O clima criado pela situação atrás descrita gera autênticas “guerras de poder” entre os organismos centrais e os regionais. Como vivemos no país do “respeitinho” e onde uma vasta quantidade de lugares de chefia dependem da “confiança politica”, a atitude normal é “não fazer ondas”, acatar as ordens hierárquicas vindas de Lisboa para conservar o lugarzinho… Paulatinamente, a autonomia de gestão desaparece e, cada vez mais, o centro de decisão afasta-se do terreno e fica entregue aos burocratas dos ministérios, às entidades reguladoras, fiscalizadoras, etc…
Parabéns, assim, aqueles profissionais pela coragem em “bater o pé” ao poder instalado. Um poder cada vez mais parecido com uma nova espécie de aristocracia - onde os decretos e as portarias, vieram substituir o direito de berço da monarquia -, e uma nova corte, composta por uma série de organismos (cada vez mais distanciados da realidade e o terreno) que através dos privilégios concedidos, nomeadamente, crescentes poderes de supervisão e controlo, vão ditando as regras...
É essencialmente por este fenómeno que ocorreram as demissões no H.S João! Olhemos a alguns excertos do comunicado dos demissionários:
"A reforma hospitalar tem-se traduzido mais pela constituição de repetidos grupos de trabalho, cujos relatórios não chegam à implementação, faltando verdadeiras decisões que impeçam a deterioração do funcionamento hospitalar", afirma o grupo demissionário.” (JN)

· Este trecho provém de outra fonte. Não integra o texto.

File: config.mk
export PLATFORM = sky130hd
export DESIGN_NAME = compute_engine
export DESIGN_NICKNAME = d
export VERILOG_FILES = /design/src/logic/compute_engine_pkg.sv /design/src/logic/flit_if.sv /design/src/logic/flit_fifo.sv /design/src/logic/packet_admission.sv /design/src/logic/compute_stage.sv /design/src/logic/egress_arbiter.sv /design/src/logic/compute_engine.sv
export SDC_FILE = /design/constraint.sdc
export NUM_CORES = 2
export LEC_CHECK = 0
export ABC_AREA = 1
export BUFFER_PORTS_ARGS = -buffer_cell sky130_fd_sc_hd__buf_2
export CAP_MARGIN = 30
export CORE_MARGIN = 2
export CORE_UTILIZATION = 30
export CTS_CLUSTER_SIZE = 25
export DETAILED_ROUTE_END_ITERATION = 16
export PLACE_DENSITY = 0.56
export SLEW_MARGIN = 20
export SYNTH_ARGS = -nofsm -noshare
export SYNTH_HDL_FRONTEND = slang
export SYNTH_SLANG_ARGS = --single-unit
export TNS_END_PERCENT = 20
File: constraint.sdc
create_clock -name clk -period 22.1 [get_ports clk]
set_input_delay 1.105 -clock clk [delete_from_list [all_inputs] [get_ports clk]]
set_output_delay 1.105 -clock clk [all_outputs]
set_load 0.1 [all_outputs]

“É ainda apontado como motivo para a saída em bloco o "impedimento da ação gestionária do Conselho de Administração e das estruturas intermédias de gestão do Centro Hospitalar, por via da centralização administrativa, no que concerne a políticas de recursos humanos, investimentos, manutenção estrutural, infraestrutural e de equipamentos e compras, que afetará gravemente a prossecução da sua missão e a atividade assistencial, apesar de, reiteradamente, o Centro Hospitalar de São João apresentar resultados económico-financeiros positivos e resultados clínicos e assistenciais ao nível dos melhores da Península Ibérica". (JN)
Outro excerto (Expresso): “Entre os diretores do S. João, há a convicção de que o ministro será um dos principais apoios da administração do hospital dentro do seu ministério, mas "referem outros interesses e alguma oposição à equipa do S. João no seio da própria equipa de Paulo Macedo".
O que se passou com o H.S. João, passa-se com muitas outras instituições (na área da Justiça, do Ambiente, da Educação, etc.). O centralismo é um poder antidemocrático que tudo paralisa (neste caso, como vimos, sob um falso pretexto de controlo de despesa).
Aliás, chegamos ao caricato de, a pretexto de reduzir a despesa das organizações fora de Lisboa, vermos os ministérios do Terreiro do Paço justificarem a contratação de mais colaboradores pelas necessidades criadas de executar essas novas funções de controlo… mais umas vagas se abrem para empregar os boys e os descendentes das boas famílias da capital.
De cada vez que um novo patamar de poder é centralizado (usurpado…), dificilmente existe um recuo. No momento seguinte, a propósito de uma “agilização de funcionamento” é criado um novo organismo / estrutura que passa a ser incumbido de responsabilidade na supervisão deste e daquele organismo.
Assim nasce um novo ramo do organigrama do monstro que é a Administração Pública.
Para finalizar recordar este post de Abril de 2014:
“Não será antidemocrático o nível de centralismo a que o País chegou? Ter um punhado de burocratas que a partir de Lisboa decidem quais as escolas que funcionam e as que encerram, como se (re)organizam tribunais, centros de saúde e hospitais, etc., deve fazer-nos pensar: este modelo de administração será mais consentâneo com os valores democráticos ou com a visão própria dos regimes colonialistas?”